Leslie: What is the best kind of help couples facing these challenges need to get? And where do they go to find this kind of help?
Melissa: The best sort of help is from a professional counselor who is familiar with ADHD and its issues. The patterns created by having a symptom, then a response to that symptom, then a response to that response, mean that if a therapist isn’t aware of the underlying symptom then the work that is done tends to be on too superficial a level. You might be able to temporarily address anger, for example, but if you don’t also improve the reliability of the ADHD partner by helping him or her manage their ADHD, then the anger will return.
Leslie: In your practice, what percentage of the couples you see have success in growing their relationship and learning how to rebuild their lives together in a healthier way?
Melissa: Some couples don’t make it, as you would expect, particularly given that most are in big trouble when they start with me. But a surprisingly large percentage do improve their relationship quite significantly. One of the reasons I remain so enthusiastic about the niche that I work in, in fact, is that so many people tell me how great a difference my advice has made in their lives. It’s very rewarding to feel you are genuinely helping people learn to thrive again!
Leslie: What do you feel is the single most important thing that a couple can do to strengthen their trust in each other, despite a long history of distrust?
Melissa: Rebuilding trust takes time, and there is no “quick” way to get there. In a nutshell, to learn to trust again, a couple must do the hard work necessary to create a “new norm” in their relationship – one in which they treat each other with respect, where ADHD symptoms and anger are no longer major factors in their interactions, and where they are both feeling satisfied or joyous in their relationship. Then they need to be in this new norm for a while in order to trust it will stay that way, as well as to trust each other again. Typically it can take about a year or more to move through all of the steps, once a couple is out of denial and really focused on creating change.

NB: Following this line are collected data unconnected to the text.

### src/rtl/usec_timer_pkg.sv
package usec_timer_pkg;
    typedef enum logic {
        T_HALT = 1'b0,
        T_RUN  = 1'b1
    } tmr_state_e;

    localparam int NUM_TMR   = 2;
    localparam int CNT_W     = 16;
    localparam int BYTE_W    = 8;
    localparam int ADDR_W    = 3;
    localparam logic [ADDR_W-1:0] OFS_INT  = 3'd5;
    localparam logic [ADDR_W-1:0] OFS_CTL0 = 3'd6;
    localparam int CTL_RUN_BIT = 0;
    localparam int CTL_OS_BIT  = 3;
    localparam int INT_SET_BIT = 7;
endpackage

### src/rtl/us_tick_gen.sv
module us_tick_gen #(
    parameter int CLK_MHZ = 250
) (
    input  logic clk,
    input  logic rst_n,
    output logic tick
);
    localparam int PW = (CLK_MHZ > 1) ? $clog2(CLK_MHZ) : 1;

    generate
        if (CLK_MHZ <= 1) begin : g_passthru
            assign tick = 1'b1;
        end else begin : g_divide
            localparam logic [PW-1:0] LAST = PW'(CLK_MHZ - 1);
            logic [PW-1:0] div_q;
            always_ff @(posedge clk) begin
                if (!rst_n)             div_q <= '0;
                else if (div_q == LAST) div_q <= '0;
                else                    div_q <= div_q + 1'b1;
            end
            assign tick = (div_q == LAST);
        end
    endgenerate
endmodule

### src/rtl/down_timer.sv
module down_timer
    import usec_timer_pkg::*;
(
    input  logic              clk,
    input  logic              rst_n,
    input  logic              tick,
    input  logic              wr_lo,
    input  logic              wr_hi,
    input  logic              wr_ctl,
    input  logic [BYTE_W-1:0] wdata,
    output logic [CNT_W-1:0]  count,
    output logic [CNT_W-1:0]  latch,
    output logic              run,
    output logic              oneshot,
    output logic              uflow
);
    tmr_state_e       state_q, state_d;
    logic [CNT_W-1:0] cnt_q, lat_q;
    logic             os_q;

    assign uflow = (state_q == T_RUN) && tick && (cnt_q == '0) && !wr_hi;

    // state register
    always_ff @(posedge clk) begin
        if (!rst_n) state_q <= T_HALT;
        else        state_q <= state_d;
    end

    // next state
    always_comb begin
        state_d = state_q;
        unique case (state_q)
            T_HALT: begin
                if (wr_ctl && wdata[CTL_RUN_BIT]) state_d = T_RUN;     // start
            end
            T_RUN: begin
                if (wr_ctl)              state_d = wdata[CTL_RUN_BIT] ? T_RUN : T_HALT; // stop
                else if (uflow && os_q)  state_d = T_HALT;                              // expire
            end
            default: state_d = T_HALT;
        endcase
    end

    // datapath registers
    always_ff @(posedge clk) begin
        if (!rst_n) begin
            cnt_q <= '1;
            lat_q <= '1;
            os_q  <= 1'b0;
        end else begin
            if (wr_ctl) os_q <= wdata[CTL_OS_BIT];
            if (wr_lo)  lat_q[BYTE_W-1:0] <= wdata;
            if (wr_hi) begin
                lat_q[CNT_W-1:BYTE_W] <= wdata;
                cnt_q <= {wdata, lat_q[BYTE_W-1:0]};
            end else if (state_q == T_RUN && tick) begin
                cnt_q <= (cnt_q == '0) ? lat_q : cnt_q - 1'b1;
            end
        end
    end

    // outputs
    always_comb begin
        run     = (state_q == T_RUN);
        oneshot = os_q;
        count   = cnt_q;
        latch   = lat_q;
    end
endmodule

### src/rtl/irq_ctrl.sv
module irq_ctrl
    import usec_timer_pkg::*;
(
    input  logic               clk,
    input  logic               rst_n,
    input  logic [NUM_TMR-1:0] uflow,
    input  logic               wr_int,
    input  logic               rd_int,
    input  logic [BYTE_W-1:0]  wdata,
    output logic [NUM_TMR-1:0] pend,
    output logic [NUM_TMR-1:0] mask,
    output logic [BYTE_W-1:0]  int_rdata,
    output logic               irq
);
    logic [NUM_TMR-1:0] pend_q, mask_q;
    logic               any_en;

    always_ff @(posedge clk) begin
        if (!rst_n) begin
            pend_q <= '0;
            mask_q <= '0;
        end else begin
            pend_q <= (rd_int ? '0 : pend_q) | uflow;
            if (wr_int) begin
                if (wdata[INT_SET_BIT]) mask_q <= mask_q | wdata[NUM_TMR-1:0];
                else                    mask_q <= mask_q & ~wdata[NUM_TMR-1:0];
            end
        end
    end

    always_comb begin
        any_en    = |(pend_q & mask_q);
        int_rdata = '0;
        int_rdata[NUM_TMR-1:0] = pend_q;
        int_rdata[INT_SET_BIT] = any_en;
        irq  = any_en;
        pend = pend_q;
        mask = mask_q;
    end
endmodule

### src/rtl/usec_timer_pair.sv
module usec_timer_pair
    import usec_timer_pkg::*;
#(
    parameter int CLK_MHZ = 250
) (
    input  logic        clk,
    input  logic        rst_n,
    input  logic        sel,
    input  logic        wr,
    input  logic [2:0]  addr,
    input  logic [7:0]  wdata,
    output logic [7:0]  rdata,
    output logic        irq
);
    logic               tick_us;
    logic [NUM_TMR-1:0] run_v, os_v, uf_v, pend_v, mask_v;
    logic [CNT_W-1:0]   cnt_arr [NUM_TMR];
    logic [CNT_W-1:0]   lat_arr [NUM_TMR];
    logic [BYTE_W-1:0]  int_rd;
    logic               wr_int, rd_int;

    us_tick_gen #(.CLK_MHZ(CLK_MHZ)) u_tick (
        .clk(clk), .rst_n(rst_n), .tick(tick_us)
    );

    generate
        for (genvar i = 0; i < NUM_TMR; i++) begin : g_tmr
            localparam logic [ADDR_W-1:0] A_LO  = ADDR_W'(2 * i);
            localparam logic [ADDR_W-1:0] A_HI  = ADDR_W'(2 * i + 1);
            localparam logic [ADDR_W-1:0] A_CTL = ADDR_W'(int'(OFS_CTL0) + i);
            down_timer u_t (
                .clk    (clk),
                .rst_n  (rst_n),
                .tick   (tick_us),
                .wr_lo  (sel && wr && addr == A_LO),
                .wr_hi  (sel && wr && addr == A_HI),
                .wr_ctl (sel && wr && addr == A_CTL),
                .wdata  (wdata),
                .count  (cnt_arr[i]),
                .latch  (lat_arr[i]),
                .run    (run_v[i]),
                .oneshot(os_v[i]),
                .uflow  (uf_v[i])
            );
        end
    endgenerate

    assign wr_int = sel && wr && addr == OFS_INT;
    assign rd_int = sel && !wr && addr == OFS_INT;

    irq_ctrl u_irq (
        .clk      (clk),
        .rst_n    (rst_n),
        .uflow    (uf_v),
        .wr_int   (wr_int),
        .rd_int   (rd_int),
        .wdata    (wdata),
        .pend     (pend_v),
        .mask     (mask_v),
        .int_rdata(int_rd),
        .irq      (irq)
    );

    always_comb begin
        rdata = '0;
        unique case (addr)
            3'd0: rdata = cnt_arr[0][BYTE_W-1:0];
            3'd1: rdata = cnt_arr[0][CNT_W-1:BYTE_W];
            3'd2: rdata = cnt_arr[1][BYTE_W-1:0];
            3'd3: rdata = cnt_arr[1][CNT_W-1:BYTE_W];
            3'd4: rdata = '0;
            3'd5: rdata = int_rd;
            3'd6: begin
                rdata[CTL_RUN_BIT] = run_v[0];
                rdata[CTL_OS_BIT]  = os_v[0];
            end
            3'd7: begin
                rdata[CTL_RUN_BIT] = run_v[1];
                rdata[CTL_OS_BIT]  = os_v[1];
            end
            default: rdata = '0;
        endcase
    end
endmodule

### config.mk
export PLATFORM = sky130hd
export DESIGN_NAME = usec_timer_pair
export DESIGN_NICKNAME = d
export VERILOG_FILES = /design/src/rtl/usec_timer_pkg.sv /design/src/rtl/us_tick_gen.sv /design/src/rtl/down_timer.sv /design/src/rtl/irq_ctrl.sv /design/src/rtl/usec_timer_pair.sv
export SDC_FILE = /design/constraint.sdc
export NUM_CORES = 1
export LEC_CHECK = 0
export BUFFER_PORTS_ARGS = -buffer_cell sky130_fd_sc_hd__clkbuf_2
export CAP_MARGIN = 30
export CORE_MARGIN = 4
export CORE_UTILIZATION = 45
export CTS_CLUSTER_SIZE = 30
export DETAILED_ROUTE_END_ITERATION = 16
export PLACE_DENSITY_LB_ADDON = 0.3
export REMOVE_ABC_BUFFERS = 1
export SKIP_CTS_REPAIR_TIMING = 1
export SLEW_MARGIN = 30
export SYNTH_ARGS = -nofsm -noshare
export SYNTH_HDL_FRONTEND = slang
export SYNTH_SLANG_ARGS = --single-unit
### constraint.sdc
create_clock -name clk -period 1.95 [get_ports clk]
set_clock_uncertainty 0.05 [all_clocks]
set_input_delay 0.0975 -clock clk [delete_from_list [all_inputs] [get_ports clk]]
set_output_delay 0.0975 -clock clk [all_outputs]
set_load 0.01 [all_outputs]
* Yosys cells after proc, flatten, opt, wreduce, memory -nomap -nowiden
Cells that the tools add are included.
** Word-level totals
- Bits in latches :: 0
- Bits in read-only memories :: 0
- Register bits after elaboration :: 80
- Input port bits :: 15
- Output and inout bits :: 9
- Word-level logic and storage cells :: 84
- Memories kept :: 0
- Memory bits (writable) :: 0
** Cells by class
- Reductions and logical operators :: 31
- Add/subtract/negate cells :: 3
- $lt $le $gt $ge :: 0
- Shift operators :: 0
- Bitwise logic cells :: 8
- Multiply operators :: 0
- Multiplexer cells :: 21
- Equal/unequal tests :: 8
- Div/mod/pow operators :: 0
** Operator list (number)
- $mux 16 :: 6
- $logic_not 16->1 :: 2
- $sub 16x1->16 const B :: 2
- $logic_and 1x1->1 :: 20
- $pmux 4 s5 :: 1
- $eq 3x3->1 const B :: 4
- $pmux 2 s5 :: 1
- $add 8x1->8 const B :: 1
- $eq 8x8->1 const B :: 1
- $pmux 1 s8 :: 1
- $mux 1 :: 7
- $pmux 1 s7 :: 1
- $eq 3x2->1 const B :: 2
- $reduce_or 2->1 :: 3
- $and 2x2->2 :: 2
- $mux 2 :: 2
- $or 2x2->2 :: 2
- $pmux 1 s2 :: 2
- $reduce_bool 2->1 :: 2
- $eq 3x1->1 const B :: 1
- $logic_not 1->1 :: 3
- $logic_not 3->1 :: 1
- $not 1->1 :: 3
- $not 2->2 :: 1

* Depth between registers and ports, before layout
Gate-level depths: netlist of run 1.
- Word-level depth :: 8
- Mapped depth :: 8
- Depth with buffers taken out :: 7

* Cells and area by module
A second synthesis of run 1 with hierarchy kept.
** Second synthesis, totals
- Cells, all modules :: 577
- Area, all modules :: 4788.3 µm²
** By module, submodules not included
- down_timer :: cells an instance 224, area an instance 1861.8 µm², times used 2
- usec_timer_pair :: cells an instance 61, area an instance 479.2 µm², times used 1
- us_tick_gen :: cells an instance 43, area an instance 366.6 µm², times used 1
- irq_ctrl :: cells an instance 25, area an instance 219.0 µm², times used 1

* Worst setup path after synthesis of run 1
No wires, ideal clock.
- Kind :: register to register
- Start point :: register g_tmr[0].u_t.cnt_q[7]
- End point :: register g_tmr[0].u_t.cnt_q[15]
- Data required time :: 1.778 ns
- Setup slack :: -0.176 ns
- Setup time :: 0.122 ns
- Buffers on the path :: 0
- Cell stages (with the launch flop) :: 6
- Data arrival time :: 1.954 ns
- Clock period less this slack :: 2.126 ns
- Path through :: dfxtp_1 -> or4_4 -> or4_4 -> nor2_1 -> a311oi_1 -> a221o_1
** Between the ends
- Word-level cells in the longest chain between the ends :: 4
** Ends and longest elaborated chain
- start, declared :: line down_timer.sv:18 : logic [CNT_W-1:0] cnt_q, lat_q;
- start signal, assigned :: line down_timer.sv:55 : cnt_q <= {wdata, lat_q[BYTE_W-1:0]};
- start signal, assigned :: line down_timer.sv:57 : cnt_q <= (cnt_q == '0) ? lat_q : cnt_q - 1'b1;
- $sub 16x1->16 or $logic_not 16->1 (tied branches) :: line down_timer.sv:57
- $mux 16 * :: line down_timer.sv:57
- $mux 16 * :: line down_timer.sv:56 : end else if (state_q == T_RUN && tick) begin
- $mux 16 * :: line down_timer.sv:53 : if (wr_hi) begin
Mark *: on every way between the ends. The rest lies on a longest branch, timed or not. The select of a mux whose other input is x is not followed.
A chain may end at the register's enable or synchronous reset.

* Worst setup path after layout of run 1
- Start point :: register g_tmr[0].u_t.cnt_q[7]
- End point :: register g_tmr[0].u_t.cnt_q[8]
Same word-level chain as after synthesis.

Leslie: When do you know it’s time to give up?
Melissa: Every person has to make this decision for him or herself. In my opinion, you give up when one of two things becomes obvious – a.) when even after a long time it becomes fully clear that either partner is dead set on remaining in denial about what’s going on and therefore won’t participate in the hard work of changing the dynamics or b.) the couple has changed the dynamics, gotten both ADHD and responses to ADHD out of the way, and realized that they have something else all together that makes them incompatible. In general, I think there are a whole lot more reasons to stay together than to give up, but I’m not a big believer that you should stay in a marriage which is clearly hurting you over the long run. Everyone deserves to live in a respectful, healthy relationship. My work points the way for many couples to find that…but not all.
Leslie: Thanks again, Melissa, for your valuable time and insights.